Demethylation and upregulation of an oncogene post hypomethylating treatment
Yanjing V Liu,
Adrianna I Jones,
Julie A.I. Thoms,
John E Pimanda,
Maria Teresa Voso,
Daniel G Tenen,
Posted 26 Jul 2020
medRxiv DOI: 10.1101/2020.07.21.20157776
Posted 26 Jul 2020
Background:While hypomethylating agents (HMA) are currently used to treat myelodysplastic syndrome (MDS) and patients with cancer, their effects on reactivation and/or upregulation of oncogenes are generally not well elucidated. SALL4 is a known oncogene that plays an important role in MDS. In this study, we examined the impact of HMA on SALL4 methylation and expression. Methods:Paired bone marrow samples from a cohort of MDS patients on the BMT-AZA trial, collected before and after four cycles of azacytidine (AZA) treatment, were used to explore the relationship between changes in SALL4 expression, treatment response and clinical outcome with a follow-up of up to 40 months. No/low-SALL4 expressing leukemic cell lines were used to study the relationship between SALL4 methylation and expression. A novel locus-specific demethylation technology, CRISPR-DNMT1-interacting RNA (CRISPR-DiR), was used to identify the CpG island critical for SALL4 expression. Results:In MDS patients, we noted SALL4 upregulation after AZA treatment in 40% of the cases. Significantly, patients with SALL4 upregulation had a worse outcome.

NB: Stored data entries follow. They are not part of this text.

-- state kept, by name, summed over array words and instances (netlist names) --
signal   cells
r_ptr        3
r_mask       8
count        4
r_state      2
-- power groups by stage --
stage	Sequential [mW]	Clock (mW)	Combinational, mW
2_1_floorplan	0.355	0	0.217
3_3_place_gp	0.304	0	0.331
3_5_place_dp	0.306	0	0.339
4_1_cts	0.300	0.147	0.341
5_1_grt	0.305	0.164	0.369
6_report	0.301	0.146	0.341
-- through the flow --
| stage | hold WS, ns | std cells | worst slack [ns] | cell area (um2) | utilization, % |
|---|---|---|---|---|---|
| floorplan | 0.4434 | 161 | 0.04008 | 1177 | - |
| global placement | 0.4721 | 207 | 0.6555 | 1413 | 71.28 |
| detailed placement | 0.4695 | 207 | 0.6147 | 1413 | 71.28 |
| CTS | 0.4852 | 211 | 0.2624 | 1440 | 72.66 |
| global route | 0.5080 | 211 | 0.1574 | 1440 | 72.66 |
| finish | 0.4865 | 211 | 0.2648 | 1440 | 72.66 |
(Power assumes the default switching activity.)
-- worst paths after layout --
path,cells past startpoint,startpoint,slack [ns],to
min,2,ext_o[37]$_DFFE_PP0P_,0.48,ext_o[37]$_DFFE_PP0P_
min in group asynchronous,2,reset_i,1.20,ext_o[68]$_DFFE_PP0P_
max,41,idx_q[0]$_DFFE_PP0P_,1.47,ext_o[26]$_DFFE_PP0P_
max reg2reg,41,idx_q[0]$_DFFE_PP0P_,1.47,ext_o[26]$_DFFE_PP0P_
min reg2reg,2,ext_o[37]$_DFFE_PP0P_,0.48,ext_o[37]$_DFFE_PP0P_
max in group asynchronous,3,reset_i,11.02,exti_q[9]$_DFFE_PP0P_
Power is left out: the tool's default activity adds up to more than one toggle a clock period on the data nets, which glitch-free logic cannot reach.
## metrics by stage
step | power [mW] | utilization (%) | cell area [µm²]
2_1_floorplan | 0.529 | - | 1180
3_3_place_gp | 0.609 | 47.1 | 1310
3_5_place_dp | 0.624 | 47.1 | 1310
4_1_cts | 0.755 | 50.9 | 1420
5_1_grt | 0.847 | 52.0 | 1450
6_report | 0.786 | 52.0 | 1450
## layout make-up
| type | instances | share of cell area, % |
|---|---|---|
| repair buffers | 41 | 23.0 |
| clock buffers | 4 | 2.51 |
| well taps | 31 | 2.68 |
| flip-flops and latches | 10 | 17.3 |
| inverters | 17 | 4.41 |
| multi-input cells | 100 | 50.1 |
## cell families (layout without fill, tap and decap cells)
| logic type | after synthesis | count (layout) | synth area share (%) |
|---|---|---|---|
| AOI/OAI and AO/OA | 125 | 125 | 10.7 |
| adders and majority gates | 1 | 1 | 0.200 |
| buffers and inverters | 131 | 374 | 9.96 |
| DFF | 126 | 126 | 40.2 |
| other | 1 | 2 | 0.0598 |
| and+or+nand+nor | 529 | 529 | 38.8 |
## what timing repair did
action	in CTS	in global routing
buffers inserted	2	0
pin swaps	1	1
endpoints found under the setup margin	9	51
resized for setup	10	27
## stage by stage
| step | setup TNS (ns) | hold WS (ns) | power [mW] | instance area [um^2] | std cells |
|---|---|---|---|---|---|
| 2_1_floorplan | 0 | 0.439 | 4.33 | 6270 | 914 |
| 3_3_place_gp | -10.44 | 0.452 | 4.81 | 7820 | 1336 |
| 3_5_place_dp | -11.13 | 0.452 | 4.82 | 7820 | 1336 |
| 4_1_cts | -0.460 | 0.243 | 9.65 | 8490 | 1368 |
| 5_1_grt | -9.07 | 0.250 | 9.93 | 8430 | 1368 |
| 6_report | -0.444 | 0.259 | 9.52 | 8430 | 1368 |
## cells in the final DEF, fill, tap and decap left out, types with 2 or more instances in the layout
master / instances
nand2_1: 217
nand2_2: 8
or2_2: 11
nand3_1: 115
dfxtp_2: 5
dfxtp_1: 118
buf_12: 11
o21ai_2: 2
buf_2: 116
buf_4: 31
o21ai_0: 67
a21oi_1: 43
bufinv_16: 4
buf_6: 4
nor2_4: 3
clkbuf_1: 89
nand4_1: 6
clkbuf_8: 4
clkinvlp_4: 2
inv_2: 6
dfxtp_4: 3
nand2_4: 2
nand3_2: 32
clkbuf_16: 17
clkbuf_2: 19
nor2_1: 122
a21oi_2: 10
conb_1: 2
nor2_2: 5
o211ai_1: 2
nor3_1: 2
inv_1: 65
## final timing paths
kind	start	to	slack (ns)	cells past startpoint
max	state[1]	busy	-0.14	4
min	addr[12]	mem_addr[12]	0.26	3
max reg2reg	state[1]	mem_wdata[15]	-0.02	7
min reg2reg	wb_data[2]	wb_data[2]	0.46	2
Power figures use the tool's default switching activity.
--- src/rtl/step_dir_monitor.sv ---
// STEP/DIR input monitor: synchronizes the driver lines, tracks signed position, measures
// step period and flags pulse-width, direction-setup/hold and position-overflow violations.
module step_dir_monitor #(
  parameter int unsigned MIN_HIGH  = 50,
  parameter int unsigned MIN_LOW   = 50,
  parameter int unsigned DIR_SETUP = 10,
  parameter int unsigned POS_W     = 16,
  parameter int unsigned PERIOD_W  = 24
) (
  input  logic                clk_50,
  input  logic                reset_n,
  input  logic                step_in,
  input  logic                dir_in,
  input  logic                enable,
  input  logic                clear,
  output logic [POS_W-1:0]    position,
  output logic                step_pulse,
  output logic [PERIOD_W-1:0] period,
  output logic                period_valid,
  output logic                stalled,
  output logic                err_high,
  output logic                err_low,
  output logic                err_setup,
  output logic                pos_wrap
);

  localparam logic [15:0]         MinHigh   = 16'(MIN_HIGH);
  localparam logic [15:0]         MinLow    = 16'(MIN_LOW);
  localparam logic [7:0]          DirSetup  = 8'(DIR_SETUP);
  localparam logic [PERIOD_W-1:0] PeriodMax = '1;
  localparam logic [POS_W-1:0]    PosMax    = {1'b0, {(POS_W-1){1'b1}}};
  localparam logic [POS_W-1:0]    PosMin    = {1'b1, {(POS_W-1){1'b0}}};

  typedef enum logic [0:0] {StLow, StHigh} state_e;

  logic                step_meta_q, step_sync_q, step_prev_q;
  logic                dir_meta_q, dir_sync_q, dir_prev_q;
  logic [1:0]          fill_q;
  logic                armed_q;
  state_e              state_q;
  logic [15:0]         high_cnt_q, low_cnt_q;
  logic [7:0]          dir_cnt_q;
  logic [PERIOD_W-1:0] period_cnt_q;
  logic                have_prev_q;
  logic                rise, fall, dir_change, accept;

  always_ff @(posedge clk_50 or negedge reset_n) begin
    if (!reset_n) begin
      step_meta_q <= 1'b0;
      step_sync_q <= 1'b0;
      step_prev_q <= 1'b0;
      dir_meta_q  <= 1'b0;
      dir_sync_q  <= 1'b0;
      dir_prev_q  <= 1'b0;
      fill_q      <= 2'd0;
      armed_q     <= 1'b0;
    end else begin
      step_meta_q <= step_in;
      step_sync_q <= step_meta_q;
      step_prev_q <= step_sync_q;
      dir_meta_q  <= dir_in;
      dir_sync_q  <= dir_meta_q;
      dir_prev_q  <= dir_sync_q;
      if (fill_q != 2'd3) fill_q <= fill_q + 2'd1;
      // Only a low seen after the pipeline holds real samples arms edge detection.
      if (fill_q == 2'd3 && !step_sync_q) armed_q <= 1'b1;
    end
  end

  always_comb begin
    rise       = armed_q & step_sync_q & ~step_prev_q;
    fall       = (state_q == StHigh) & ~step_sync_q & step_prev_q;
    dir_change = (fill_q == 2'd3) & (dir_sync_q ^ dir_prev_q);
    accept     = rise & enable & ~clear;
    stalled    = (period_cnt_q == PeriodMax);
  end

  always_ff @(posedge clk_50 or negedge reset_n) begin
    if (!reset_n) begin
      state_q      <= StLow;
      high_cnt_q   <= '0;
      low_cnt_q    <= '1;
      dir_cnt_q    <= '1;
      period_cnt_q <= '0;
      have_prev_q  <= 1'b0;
      position     <= '0;
      step_pulse   <= 1'b0;
      period       <= '0;
      period_valid <= 1'b0;
      err_high     <= 1'b0;
      err_low      <= 1'b0;
      err_setup    <= 1'b0;
      pos_wrap     <= 1'b0;
    end else begin
      unique case (state_q)
        StLow: begin
          if (rise) begin
            state_q    <= StHigh;
            high_cnt_q <= 16'd1;
          end else if (low_cnt_q != '1) begin
            low_cnt_q <= low_cnt_q + 16'd1;
          end
        end
        StHigh: begin
          if (fall) begin
            state_q   <= StLow;
            low_cnt_q <= 16'd1;
          end else if (high_cnt_q != '1) begin
            high_cnt_q <= high_cnt_q + 16'd1;
          end
        end
        default: state_q <= StLow;
      endcase

      if (dir_change)           dir_cnt_q <= 8'd0;
      else if (dir_cnt_q != '1) dir_cnt_q <= dir_cnt_q + 8'd1;

      if (rise)                            period_cnt_q <= 1;
      else if (period_cnt_q != PeriodMax)  period_cnt_q <= period_cnt_q + 1'b1;

      step_pulse <= accept;

      if (clear) begin
        position     <= '0;
        period       <= '0;
        period_valid <= 1'b0;
        have_prev_q  <= 1'b0;
        err_high     <= 1'b0;
        err_low      <= 1'b0;
        err_setup    <= 1'b0;
        pos_wrap     <= 1'b0;
      end else begin
        if (accept) begin
          if (dir_sync_q) begin
            position <= position + 1'b1;
            if (position == PosMax) pos_wrap <= 1'b1;
          end else begin
            position <= position - 1'b1;
            if (position == PosMin) pos_wrap <= 1'b1;
          end
          period       <= period_cnt_q;
          period_valid <= have_prev_q & (period_cnt_q != PeriodMax);
          have_prev_q  <= 1'b1;
        end
        if (enable) begin
          if (rise && low_cnt_q < MinLow)                err_low   <= 1'b1;
          if (rise && dir_cnt_q < DirSetup)              err_setup <= 1'b1;
          if (fall && high_cnt_q < MinHigh)              err_high  <= 1'b1;
          // DIR moving while STEP is high is a hold violation.
          if (dir_change && state_q == StHigh)           err_setup <= 1'b1;
        end
      end
    end
  end

endmodule

--- config.mk ---
export PLATFORM = sky130hd
export DESIGN_NAME = step_dir_monitor
export DESIGN_NICKNAME = d
export VERILOG_FILES = /design/src/rtl/step_dir_monitor.sv
export SDC_FILE = /design/constraint.sdc
export NUM_CORES = 1
export LEC_CHECK = 0
export ABC_CLOCK_PERIOD_IN_PS = 3500
export BUFFER_PORTS_ARGS = -buffer_cell sky130_fd_sc_hd__buf_2
export CORE_MARGIN = 2
export CORE_UTILIZATION = 45
export CTS_CLUSTER_SIZE = 12
export DETAILED_ROUTE_END_ITERATION = 8
export SLEW_MARGIN = 20
export SYNTH_ARGS = -nofsm -noshare
export SYNTH_HDL_FRONTEND = slang
export SYNTH_SLANG_ARGS = --single-unit
--- constraint.sdc ---
create_clock -name clk_50 -period 3.5 [get_ports clk_50]
set_input_delay 0.525 -clock clk_50 [delete_from_list [all_inputs] [get_ports clk_50]]
set_output_delay 0.525 -clock clk_50 [all_outputs]
set_load 0.1 [all_outputs]
==> After elaboration in Yosys (flattened, before gate mapping) <==
Index checks and enable logic that the tools add are counted.
Widths: inputs -> output; s select.
{ "totals": {"in_bits": 6, "elab_cells": 120, "reg_bits": 121} }
{ "classes": {"bitwise_logic": 13, "order_cmp": 3, "n_mux": 39, "n_eq_ne": 16, "reduce_logical": 20, "addsub": 7} }
{ "op_table": {"columns": ["cell", "count"], "rows": [
  ["$mux 16", 9],
  ["$mux 24", 4],
  ["$pmux 16 s2", 2],
  ["$add 16x1->16 const B", 3],
  ["$lt 16x6->1 const B", 2],
  ["$ne 16x16->1 const B", 2],
  ["$add 24x1->24 const B", 1],
  ["$eq 24x24->1 const B", 1],
  ["$ne 24x24->1 const B", 1],
  ["$mux 1", 21],
  ["$eq 16x15->1 const B", 1],
  ["$eq 16x16->1 const B", 1],
  ["$mux 8", 2],
  ["$sub 16x1->16 const B", 1],
  ["$reduce_bool 2->1", 6],
  ["$ne 2x2->1 const B", 5],
  ["$reduce_and 3->1", 3],
  ["$add 8x1->8 const B", 1],
  ["$and 1x1->1", 8],
  ["$lt 8x4->1 const B", 1],
  ["$ne 8x8->1 const B", 1],
  ["$reduce_and 2->1", 3],
  ["$reduce_bool 3->1", 2],
  ["$logic_and 1x1->1", 5],
  ["other kinds (8)", 12]
]} }

==> Longest topological paths before layout <==
Gate-level depths: netlist of run 1.
{ "depth": {"depth_word": 7, "mapped_depth": 10, "depth_no_buf": 8} }

==> Worst setup path before layout of run 1 <==
Ideal clock, no wire load.
{ "synth_timing": {"kind": "reg2out", "startpoint": "reg period_cnt_q[0]", "endpoint": "out stalled", "stages_incl_launch_ff": 5, "arrival_ps": 3027, "n_path_buf": 0, "slack_ps": -52, "required_ps": 2975, "path_cell_list": "dfrtp_1 ha_1 and3_1 nand4_1 nor3_1"} }
{ "synth_via": {"elab_chain_cells": 1} }
{ "synth_rtl": {"columns": ["item", "line", "source"], "rows": [
  ["start: declaration", "43", "logic [PERIOD_W-1:0] period_cnt_q;"],
  ["start signal: assignment", "119", "else if (period_cnt_q != PeriodMax) period_cnt_q <= period_cnt_q + 1'b1;"],
  ["$eq 24x24->1", "75", "stalled = (period_cnt_q == PeriodMax);"],
  ["end: declaration", "20", "output logic stalled,"]
]} }
No other way between the ends.

==> Worst setup path in the final report of run 1 <==
{ "layout_timing": {"startpoint": "reg dir_sync_q", "endpoint": "reg position[14]"} }
{ "layout_via": {"elab_chain_cells": 3} }
{ "layout_rtl": {"columns": ["item", "line", "source"], "rows": [
  ["start: declaration", "37", "logic dir_meta_q, dir_sync_q, dir_prev_q;"],
  ["start signal: assignment", "62", "dir_sync_q <= dir_meta_q;"],
  ["$mux 16", "134", "if (dir_sync_q) begin"],
  ["$mux 16", "133", "if (accept) begin"],
  ["$mux 16", "123", "if (clear) begin"],
  ["end signal: assignment", "135", "position <= position + 1'b1;"],
  ["end signal: assignment", "138", "position <= position - 1'b1;"],
  ["end: declaration", "16", "output logic [POS_W-1:0] position,"]
]} }
No other way between the ends. The select of a mux whose other input is x is not followed.
A chain may end at the register's enable or synchronous reset.

==> impl_metrics.py, run 1 <==
metrics = {
    "run_status": {
        "status": "complete, no violations",
    },
    "die": {
        "die_width_um": 122,
        "die_h_um": 122,
        "start_util": 0.456,
        "core-area_um2": 13700,
        "num_rows": 43,
        "io-pin-count": 53,
        "fp.dieArea_um2": 14800,
    },
    "grt": {
        "grtUsageMet1": 0.265,
        "gr-usage-met3": 0.0524,
        "grt_max_degree": 49,
        "antenna_found_initial": 0,
        "use_met2": 0.346,
        "grtUsageTotal": 0.207,
        "globalRouteOverflowTotal": 0,
        "top_usage_layer": "met2",
        "grt_pass1_wl_mm": 24.4,
        "grt_pass1_vias": 5085,
    },
    "critical_path": {
        "path_class": "flop to flop",
        "path_common_cell": "o21ai_1",
        "crit_path_end_kind": "flop",
        "cpPeakStageDelay_ps": 470,
        "path_cells": "inv_1 > fa_1 > a211oi_1 > o21ai_1 > a31oi_1 > o21ai_1 > a31o_2 > a311o_1",
        "cp-start-kind": "flop",
        "cp_max_fo": 9,
        "worstPathArrival_ps": 3160,
        "critical-path-slowest-cell": "fa_1",
        "required_ps": 3800,
    },
    "finish": {
        "diodes": 0,
        "final_cell_count_no_fill": 917,
        "drive_above_1_share": 0.166,
        "areaGrowthSynthToFinish_pct": 18.4,
        "utilization": 0.539,
        "finalNetCount": 750,
    },
    "synth": {
        "synth_largest_area_cell": "dfrtp_1",
        "yosysWarnings": 0,
        "netlist.area_leader.share": 0.388,
        "synth_enable_flop_cells": 0,
        "synth_common_cells": "dfrtp_1, nand2_1, nor2_1, a21oi_1, xnor2_1",
        "synthArstFlopShare": 1.00,
        "synth_ff_type": "dfrtp_1",
        "synth-seq-area-share": 0.489,
        "avgSynthCellArea_um2": 9.30,
        "synth_area_leaders": "dfrtp_1, dfstp_2, nand2_1",
        "syn_area_um2": 6250,
        "ys_ff_latch": 121,
        "synth.distinct_cells": 53,
        "synthesis.nets": 698,
        "synth_most_common_cell": "dfrtp_1",
        "netlist_instances": 672,
    },
    "clocking": {
        "htreeDepth": 4,
        "cts.path.max_buffers": 2,
        "cts-root-buf": "clkbuf_16",
        "cts_buffers": 17,
        "cts.sinks": 121,
        "cts_resized": 0,
        "clk_latency_ps": 420,
        "cts_tree": "built",
        "clk_pin_slew_ps": 60,
        "cts-hold-fix-buffers": 0,
        "post-cts-setup-buffers": 0,
    },
    "pwr": {
        "p_leak_uw": 0.00325,
        "ir_drop_v": 0.000431,
        "power_uw": 4140,
        "cellPowerDensity_nw_per_um2": 559,
    },
    "drt": {
        "antenna_left": 0,
        "wl_per_cell_um": 15.5,
        "first_pass_iters": 4,
        "drt-initial-drc-count": 362,
        "drc": 0,
        "vias_per_cell": 5.58,
        "totalWireLength_mm": 14.2,
        "num_vias": 5114,
    },
    "timing": {
        "setup_viol": 0,
        "fin_setup_tns_ps": 0,
        "fmax_ghz": 0.350,
        "hold_violations": 0,
        "fin_ws_ps": 641,
        "slew_violations": 0,
        "rsz0062_at_grt": "no",
        "period_share": 0.817,
        "worstMarginPinSlew_ps": 988,
        "fin_crit_ps": 2860,
        "slew_headroom": 0.340,
        "fin_skew_ps": 17.7,
    },
    "worst_hold_path": {
        "hp-class": "input pin to asynchronous set/reset pin",
    },
    "place": {
        "placedCellCount": 885,
        "io_buffer_count": 52,
        "routabilityCongestion": 0.875,
        "dp_hpwl_mm": 9.64,
        "detailedPlace.worstSlack_ps": 654,
    },
    "job": {
        "drv_cap": 0,
    },
}
## critical path, delay by kind of cell (launching register included)
| kind | cells | cell delay (ps) |
|---|---|---|
| AOI/OAI and AO/OA | 6 | 1570 |
| adders and majority gates | 1 | 470 |
| buffers and inverters | 1 | 220 |
| DFF | 1 | 460 |
## logic make-up (layout without fill, tap and decap cells)
| family | Yosys count | in the layout | synth area share |
|---|---|---|---|
| fa+ha+maj | 20 | 20 | 0.0412 |
| buf+inv | 40 | 105 | 0.0250 |
| simple gates | 309 | 309 | 0.239 |
| compound gates | 125 | 125 | 0.125 |
| xor+xnor | 53 | 53 | 0.0743 |
| flops | 121 | 121 | 0.489 |
| mux | 4 | 4 | 0.00661 |
## flip-flops by register name, summed over array words and instances, names as in the netlist, 2 cells and up
register,flops
dir_cnt_q,8
high_cnt_q,16
period_cnt_q,24
position,16
low_cnt_q,16
period,24
fill_q,2
## power by group
group	switching, uW	total, uW	internal, uW
Sequential	106	1610	1500
Clock	635	2060	1420
Combinational	330	477	147
## layout by cell type, fill, tap and decap left out, types with 19 or more instances in the layout
cell type | Yosys | final
dfrtp_1 | 97 | 97
buf_2 | 2 | 51
a21oi_1 | 54 | 54
nor3_1 | 25 | 24
dfstp_2 | 24 | 24
nand2_1 | 92 | 92
xnor2_1 | 33 | 33
xor2_1 | 20 | 20
ha_1 | 19 | 19
nand3_1 | 28 | 28
nor2_1 | 79 | 79
## layer usage
metal,share of wire,vias to the layer above
li1,-,2483
met3,0.048,7
met5,0,-
met2,0.49,91
met1,0.46,2533
met4,0.0092,0
## path summary, 6_finish.rpt
check,from,end,slack (ps),cells after the start
min in group clk_50,step_in,step_meta_q,210,1
min reg2reg,dir_meta_q,dir_sync_q,340,0
min,reset_n,period[9],130,1
max,dir_sync_q,position[14],640,8
max in group asynchronous,reset_n,dir_cnt_q[6],2530,2
max reg2reg,dir_sync_q,position[14],640,8
## through the flow
stage / cell area, um2 / hold slack, ps
6_report: 7400 / 134
2_1_floorplan: 6260 / 229
3_3_place_gp: 6710 / 361
3_5_place_dp: 6710 / 342
5_1_grt: 7400 / 176
4_1_cts: 7400 / 141
## cell type report
type                       count  area, um2
tap                          180        225
clock buffer                  19        443
inverter                      13       48.8
multi-input combinational    511       3040
clock inverter                13        248
fill                        1282       6320
timing repair buffer          60        335
sequential                   121       3060
(Power assumes the default switching activity.)
==> inputs of run 2 (changes only) <==
--- a/config.mk
+++ b/config.mk
@@ -5,7 +5,8 @@
 export SDC_FILE = /design/constraint.sdc
 export NUM_CORES = 1
 export LEC_CHECK = 0
-export ABC_CLOCK_PERIOD_IN_PS = 3500
+export ABC_AREA = 1
+export ABC_CLOCK_PERIOD_IN_PS = 2300
 export BUFFER_PORTS_ARGS = -buffer_cell sky130_fd_sc_hd__buf_2
 export CORE_MARGIN = 2
 export CORE_UTILIZATION = 45
==> constraint.sdc (replaced) <==
create_clock -name clk_50 -period 2.3 [get_ports clk_50]
set_input_delay 0.345 -clock clk_50 [delete_from_list [all_inputs] [get_ports clk_50]]
set_output_delay 0.345 -clock clk_50 [all_outputs]
set_load 0.1 [all_outputs]
==> run 2 against run 1 <==
Non-clock buffer count is 11 higher; first-iteration DRC count grew 32%; register-to-register slack worse by 300 ps; global-route usage increased by 0.93 points; via count increased by 26%; clock skew fell by 7.7 ps; critical path type is now flop to output pin; area after synthesis grew 14%; critical path depth fell by 2; sequential power is 50% higher; flip-flop and latch count did not move; largest cell class is now multi-input combinational cells; clock power increased by 22%; sequential share of layout area down 4.6 points.
==> impl_metrics.py, run 2 <==
metrics = {
    "critical_path": {
        "critical_path_buf_inv_count": 2,
        "path_common_cell": "nor3_4",
        "cp-start-kind": "flop",
        "required_ps": 1960,
        "worstReg2RegEnd": "position[14]",
        "worstPathArrival_ps": 1840,
        "crit_family": "simple AND/OR/NAND/NOR gates",
        "path_class": "flop to output pin",
        "cpPeakStageDelay_ps": 390,
        "crit_path_end_kind": "output pin",
        "cp_max_fo": 7,
        "reg2reg_from": "dir_sync_q",
        "worst-r2r-cell-count": 9,
        "rrSetupSlack_ps": 340,
        "path_cells": "ha_4 > nand2_1 > nor3_4 > inv_1 > nor3_4 > buf_12",
        "critical-path-slowest-cell": "dfrtp_1",
    },
    "finish": {
        "areaGrowthSynthToFinish_pct": 16.9,
        "utilization": 0.531,
        "drive_above_1_share": 0.153,
        "finalNetCount": 1065,
        "reg_top3": "period (24), period_cnt_q (24)",
        "layout_common_cells": "nand2_1, inv_1, dfrtp_1, nand3_1, nor2_1",
        "final_common_cell": "nand2_1",
    },
    "clocking": {
        "cts.path.max_buffers": 2,
        "cts_buffers": 17,
        "clk_pin_slew_ps": 50,
        "htreeDepth": 4,
        "cts-root-buf": "clkbuf_16",
        "cts_tree": "built",
        "clk_latency_ps": 420,
        "cts.sinks": 121,
    },
    "synth": {
        "synth_ff_type": "dfrtp_1",
        "ys_ff_latch": 121,
        "synth-seq-area-share": 0.429,
        "netlist.area_leader.share": 0.340,
        "synth_enable_flop_cells": 0,
        "netlist_instances": 968,
        "synth.distinct_cells": 40,
        "synthArstFlopShare": 1.00,
        "synth_area_leaders": "dfrtp_1, nand2_1, dfstp_2",
        "avgSynthCellArea_um2": 7.37,
        "synthesis.nets": 994,
        "syn_area_um2": 7130,
        "synth_most_common_cell": "nand2_1",
        "synth_largest_area_cell": "dfrtp_1",
        "synth_common_cells": "nand2_1, inv_1, dfrtp_1, nand3_1, nor2_1",
        "yosysWarnings": 0,
    },
    "run_status": {
        "status": "complete, no violations",
    },
    "pwr": {
        "p_leak_uw": 0.00407,
        "cellPowerDensity_nw_per_um2": 703,
        "ir_drop_v": 0.000714,
    },
    "timing": {
        "fmax_ghz": 0.458,
        "hold-worst-slack_ps": 48.0,
        "slew_violations": 0,
        "fin_setup_tns_ps": 0,
        "hold_violations": 0,
        "rsz0062_at_grt": "no",
        "slew_headroom": 0.537,
        "setup_viol": 0,
        "fin_skew_ps": 10.0,
        "period_share": 0.949,
        "worstMarginPinSlew_ps": 693,
        "fin_crit_ps": 2180,
    },
    "die": {
        "num_rows": 46,
        "fp.dieArea_um2": 16900,
        "io-pin-count": 53,
        "start_util": 0.454,
        "die_h_um": 130,
        "core-area_um2": 15700,
        "die_width_um": 130,
    },
    "place": {
        "io_buffer_count": 52,
        "dp_hpwl_mm": 12.5,
        "routabilityCongestion": 0.869,
    },
    "grt": {
        "grt_pass1_wl_mm": 28.7,
        "globalRouteOverflowTotal": 0,
        "grtUsageTotal": 0.217,
        "antenna_found_initial": 1,
        "grt_max_degree": 51,
        "grt_pass1_vias": 5905,
    },
    "worst_hold_path": {
        "hold_path_depth": 1,
        "min_to": "dir_meta_q",
        "hp-class": "input pin to flop",
        "hold_start": "dir_in",
    },
    "drt": {
        "totalWireLength_mm": 17.4,
        "first_pass_iters": 4,
        "wl_per_cell_um": 13.8,
        "num_vias": 6423,
        "vias_per_cell": 5.08,
        "drt-initial-drc-count": 479,
        "antenna_left": 0,
        "drc": 0,
    },
    "job": {
        "drv_cap": 0,
    },
}
-- run 2: worst max path at each step --
| stage | start | end | slack, ps | cells after the start |
|---|---|---|---|---|
| after global placement | dir_sync_q | position[13] | 330 | 11 |
| after detailed placement | dir_sync_q | position[14] | 340 | 9 |
| final | period_cnt_q[1] | stalled | 120 | 6 |
| after CTS | period_cnt_q[17] | stalled | 10 | 7 |
| after global routing | period_cnt_q[10] | stalled | 20 | 6 |
| after floorplan | period_cnt_q[0] | stalled | 9 | 5 |
-- run 2: cell type report --
cell class / count / area, um2
Tap cell: 216 / 270
Fill cell: 1548 / 7370
Clock inverter: 9 / 104
Timing Repair Buffer: 71 / 473
Clock buffer: 19 / 443
Antenna cell: 1 / 2.50
Inverter: 130 / 488
Sequential cell: 121 / 3060
Multi-Input combinational cell: 698 / 3500
-- run 2: timing repair --
action                                 in CTS  in global routing
setup buffers                               0                  1
hold buffers                                1                  0
gates cloned                                0                  0
setup endpoints to repair                   1                  1
pin swaps                                   0                  0
endpoints found under the hold margin      21                  0
gates resized for setup                     1                  6
-- run 2: power breakdown --
group | internal [uW] | total [uW] | leakage (uW) | switching, uW
clock | 1590 | 2520 | 0.000266 | 932
combinational | 264 | 923 | 0.00225 | 658
sequential | 2270 | 2420 | 0.00155 | 151
-- run 2: cell families (layout without fill, tap and decap cells) --
group / after synthesis / after routing / synth area share
other: 0 / 1 / 0
AOI/OAI and AO/OA: 120 / 120 / 0.0973
DFF: 121 / 121 / 0.429
xor gates and xnor gates: 11 / 11 / 0.0135
and+or+nand+nor: 547 / 547 / 0.338
buffers and inverters: 149 / 229 / 0.0865
adders and majority gates: 20 / 20 / 0.0361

Using CRISPR-DiR, we discovered that demethylation of a 500bp CpG island within the 5'UTR-Exon1-Intron1 region was critical for SALL4 expression. Importantly, in cell lines and patients, we confirmed that HMA treatment led to demethylation of the same CpG region and upregulation of SALL4 expression. Conclusions:CRISPR-DiR was useful to define the critical region important for gene activation. Along with analysis of patient samples, we demonstrated that demethylation and upregulation of an oncogene after HMA treatment can indeed occur and should be further studied.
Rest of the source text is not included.